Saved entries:
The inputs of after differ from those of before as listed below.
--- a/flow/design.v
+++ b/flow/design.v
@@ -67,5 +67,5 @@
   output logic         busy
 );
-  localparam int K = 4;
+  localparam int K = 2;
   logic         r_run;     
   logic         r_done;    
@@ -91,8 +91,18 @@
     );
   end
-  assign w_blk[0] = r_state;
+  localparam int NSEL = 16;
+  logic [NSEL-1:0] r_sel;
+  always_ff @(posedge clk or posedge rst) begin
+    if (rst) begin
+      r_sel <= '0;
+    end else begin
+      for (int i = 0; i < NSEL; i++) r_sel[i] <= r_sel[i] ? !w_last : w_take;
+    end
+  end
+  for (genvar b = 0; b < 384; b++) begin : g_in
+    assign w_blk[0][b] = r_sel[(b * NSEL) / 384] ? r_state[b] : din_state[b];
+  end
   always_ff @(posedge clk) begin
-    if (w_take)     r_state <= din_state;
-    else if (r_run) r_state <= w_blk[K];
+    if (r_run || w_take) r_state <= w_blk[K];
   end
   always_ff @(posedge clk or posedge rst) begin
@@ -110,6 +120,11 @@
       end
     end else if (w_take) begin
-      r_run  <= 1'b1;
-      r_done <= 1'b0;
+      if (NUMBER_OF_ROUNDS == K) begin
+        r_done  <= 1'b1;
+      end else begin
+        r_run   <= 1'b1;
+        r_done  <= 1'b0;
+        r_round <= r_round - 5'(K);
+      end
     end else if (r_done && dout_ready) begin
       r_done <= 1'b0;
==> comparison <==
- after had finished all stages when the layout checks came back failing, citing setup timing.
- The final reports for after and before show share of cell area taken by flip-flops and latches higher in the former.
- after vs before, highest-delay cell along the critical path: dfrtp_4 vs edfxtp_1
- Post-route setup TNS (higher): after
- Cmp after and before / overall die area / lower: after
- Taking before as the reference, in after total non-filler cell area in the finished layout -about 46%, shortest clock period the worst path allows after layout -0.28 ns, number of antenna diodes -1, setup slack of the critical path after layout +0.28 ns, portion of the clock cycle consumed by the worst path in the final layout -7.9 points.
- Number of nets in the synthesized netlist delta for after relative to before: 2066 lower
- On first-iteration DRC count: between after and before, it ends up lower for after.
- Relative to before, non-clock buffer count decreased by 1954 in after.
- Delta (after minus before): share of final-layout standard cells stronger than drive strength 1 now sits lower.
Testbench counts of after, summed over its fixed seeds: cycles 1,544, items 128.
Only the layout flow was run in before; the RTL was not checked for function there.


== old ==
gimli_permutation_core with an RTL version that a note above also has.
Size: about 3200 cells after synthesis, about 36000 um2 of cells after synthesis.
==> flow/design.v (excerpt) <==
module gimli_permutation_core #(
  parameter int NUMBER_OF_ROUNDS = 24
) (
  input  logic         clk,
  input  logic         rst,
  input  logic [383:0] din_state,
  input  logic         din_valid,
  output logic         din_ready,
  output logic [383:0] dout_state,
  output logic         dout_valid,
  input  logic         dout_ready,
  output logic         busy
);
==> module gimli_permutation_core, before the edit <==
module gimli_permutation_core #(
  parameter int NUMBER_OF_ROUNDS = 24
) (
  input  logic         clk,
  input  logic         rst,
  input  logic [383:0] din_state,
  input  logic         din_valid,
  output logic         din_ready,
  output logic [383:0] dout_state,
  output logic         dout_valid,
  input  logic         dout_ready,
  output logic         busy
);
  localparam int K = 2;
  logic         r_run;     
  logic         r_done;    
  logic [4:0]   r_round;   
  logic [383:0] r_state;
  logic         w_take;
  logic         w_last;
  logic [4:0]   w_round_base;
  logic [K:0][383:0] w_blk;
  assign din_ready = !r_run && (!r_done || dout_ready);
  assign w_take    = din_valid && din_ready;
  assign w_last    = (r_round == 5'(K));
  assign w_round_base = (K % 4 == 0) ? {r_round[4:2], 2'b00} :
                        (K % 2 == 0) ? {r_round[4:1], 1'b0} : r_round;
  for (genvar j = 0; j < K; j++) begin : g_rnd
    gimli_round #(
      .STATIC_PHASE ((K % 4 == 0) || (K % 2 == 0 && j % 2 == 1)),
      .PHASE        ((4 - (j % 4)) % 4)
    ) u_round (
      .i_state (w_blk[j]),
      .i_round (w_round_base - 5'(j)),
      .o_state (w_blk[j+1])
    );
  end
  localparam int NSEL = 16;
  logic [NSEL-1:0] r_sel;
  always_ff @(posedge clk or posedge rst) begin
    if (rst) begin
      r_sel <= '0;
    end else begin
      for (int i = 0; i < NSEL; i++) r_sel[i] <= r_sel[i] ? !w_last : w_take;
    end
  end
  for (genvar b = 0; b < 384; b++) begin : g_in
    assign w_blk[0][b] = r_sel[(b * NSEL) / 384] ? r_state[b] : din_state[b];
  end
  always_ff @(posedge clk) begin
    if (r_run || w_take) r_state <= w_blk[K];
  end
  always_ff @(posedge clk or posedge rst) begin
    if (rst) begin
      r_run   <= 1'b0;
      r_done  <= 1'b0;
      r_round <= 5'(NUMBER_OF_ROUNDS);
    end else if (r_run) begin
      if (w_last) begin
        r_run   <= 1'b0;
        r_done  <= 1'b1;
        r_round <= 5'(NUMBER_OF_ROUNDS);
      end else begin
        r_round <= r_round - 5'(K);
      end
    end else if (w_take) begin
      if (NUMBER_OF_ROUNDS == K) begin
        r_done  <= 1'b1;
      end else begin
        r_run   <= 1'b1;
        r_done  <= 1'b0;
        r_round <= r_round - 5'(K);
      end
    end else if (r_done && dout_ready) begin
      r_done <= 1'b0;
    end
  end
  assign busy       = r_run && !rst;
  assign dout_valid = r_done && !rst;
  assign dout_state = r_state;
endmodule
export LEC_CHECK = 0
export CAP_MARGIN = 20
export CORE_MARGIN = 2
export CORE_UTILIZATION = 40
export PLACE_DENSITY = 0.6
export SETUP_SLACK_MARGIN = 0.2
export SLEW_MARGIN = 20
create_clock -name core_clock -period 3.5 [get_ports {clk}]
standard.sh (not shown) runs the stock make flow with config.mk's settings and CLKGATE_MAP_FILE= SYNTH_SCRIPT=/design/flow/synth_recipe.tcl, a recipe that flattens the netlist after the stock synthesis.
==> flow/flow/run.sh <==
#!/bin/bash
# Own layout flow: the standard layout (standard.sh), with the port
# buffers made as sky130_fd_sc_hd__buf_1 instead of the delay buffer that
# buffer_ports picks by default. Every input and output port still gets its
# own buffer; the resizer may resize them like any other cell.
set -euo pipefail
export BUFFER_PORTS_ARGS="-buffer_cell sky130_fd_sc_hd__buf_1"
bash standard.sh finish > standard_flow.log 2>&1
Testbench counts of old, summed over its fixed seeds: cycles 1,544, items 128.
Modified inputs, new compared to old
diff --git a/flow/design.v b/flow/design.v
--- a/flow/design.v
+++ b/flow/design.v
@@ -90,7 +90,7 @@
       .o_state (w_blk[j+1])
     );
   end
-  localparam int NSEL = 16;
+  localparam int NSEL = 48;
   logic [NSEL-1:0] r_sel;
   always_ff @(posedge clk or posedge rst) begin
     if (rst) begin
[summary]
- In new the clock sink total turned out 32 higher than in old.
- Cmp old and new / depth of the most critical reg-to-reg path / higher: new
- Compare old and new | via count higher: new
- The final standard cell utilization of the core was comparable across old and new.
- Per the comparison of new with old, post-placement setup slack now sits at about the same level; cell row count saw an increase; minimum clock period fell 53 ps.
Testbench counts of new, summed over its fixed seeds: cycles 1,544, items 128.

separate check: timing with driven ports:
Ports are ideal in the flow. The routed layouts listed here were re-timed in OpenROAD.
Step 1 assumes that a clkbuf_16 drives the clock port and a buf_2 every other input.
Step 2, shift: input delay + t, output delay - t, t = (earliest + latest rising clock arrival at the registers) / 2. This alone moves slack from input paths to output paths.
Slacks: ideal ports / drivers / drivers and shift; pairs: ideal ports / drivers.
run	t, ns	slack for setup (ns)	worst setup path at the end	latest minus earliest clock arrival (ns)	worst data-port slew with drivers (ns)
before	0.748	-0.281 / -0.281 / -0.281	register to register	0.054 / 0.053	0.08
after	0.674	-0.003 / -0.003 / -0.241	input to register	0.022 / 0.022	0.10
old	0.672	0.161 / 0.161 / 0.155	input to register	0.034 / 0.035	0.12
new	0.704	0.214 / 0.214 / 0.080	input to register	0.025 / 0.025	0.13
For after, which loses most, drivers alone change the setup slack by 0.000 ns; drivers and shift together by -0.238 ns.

*Your task:*
Please retype the top of the data exactly, down to and including the line that holds "- On first-iteration", and nothing further.

*Answer section:*
The inputs of after differ from those of before as listed below.
--- a/flow/design.v
+++ b/flow/design.v
@@ -67,5 +67,5 @@
   output logic         busy
 );
-  localparam int K = 4;
+  localparam int K = 2;
   logic         r_run;     
   logic         r_done;    
@@ -91,8 +91,18 @@
     );
   end
-  assign w_blk[0] = r_state;
+  localparam int NSEL = 16;
+  logic [NSEL-1:0] r_sel;
+  always_ff @(posedge clk or posedge rst) begin
+    if (rst) begin
+      r_sel <= '0;
+    end else begin
+      for (int i = 0; i < NSEL; i++) r_sel[i] <= r_sel[i] ? !w_last : w_take;
+    end
+  end
+  for (genvar b = 0; b < 384; b++) begin : g_in
+    assign w_blk[0][b] = r_sel[(b * NSEL) / 384] ? r_state[b] : din_state[b];
+  end
   always_ff @(posedge clk) begin
-    if (w_take)     r_state <= din_state;
-    else if (r_run) r_state <= w_blk[K];
+    if (r_run || w_take) r_state <= w_blk[K];
   end
   always_ff @(posedge clk or posedge rst) begin
@@ -110,6 +120,11 @@
       end
     end else if (w_take) begin
-      r_run  <= 1'b1;
-      r_done <= 1'b0;
+      if (NUMBER_OF_ROUNDS == K) begin
+        r_done  <= 1'b1;
+      end else begin
+        r_run   <= 1'b1;
+        r_done  <= 1'b0;
+        r_round <= r_round - 5'(K);
+      end
     end else if (r_done && dout_ready) begin
       r_done <= 1'b0;
==> comparison <==
- after had finished all stages when the layout checks came back failing, citing setup timing.
- The final reports for after and before show share of cell area taken by flip-flops and latches higher in the former.
- after vs before, highest-delay cell along the critical path: dfrtp_4 vs edfxtp_1
- Post-route setup TNS (higher): after
- Cmp after and before / overall die area / lower: after
- Taking before as the reference, in after total non-filler cell area in the finished layout -about 46%, shortest clock period the worst path allows after layout -0.28 ns, number of antenna diodes -1, setup slack of the critical path after layout +0.28 ns, portion of the clock cycle consumed by the worst path in the final layout -7.9 points.
- Number of nets in the synthesized netlist delta for after relative to before: 2066 lower
- On first-iteration DRC count: between after and before, it ends up lower for after.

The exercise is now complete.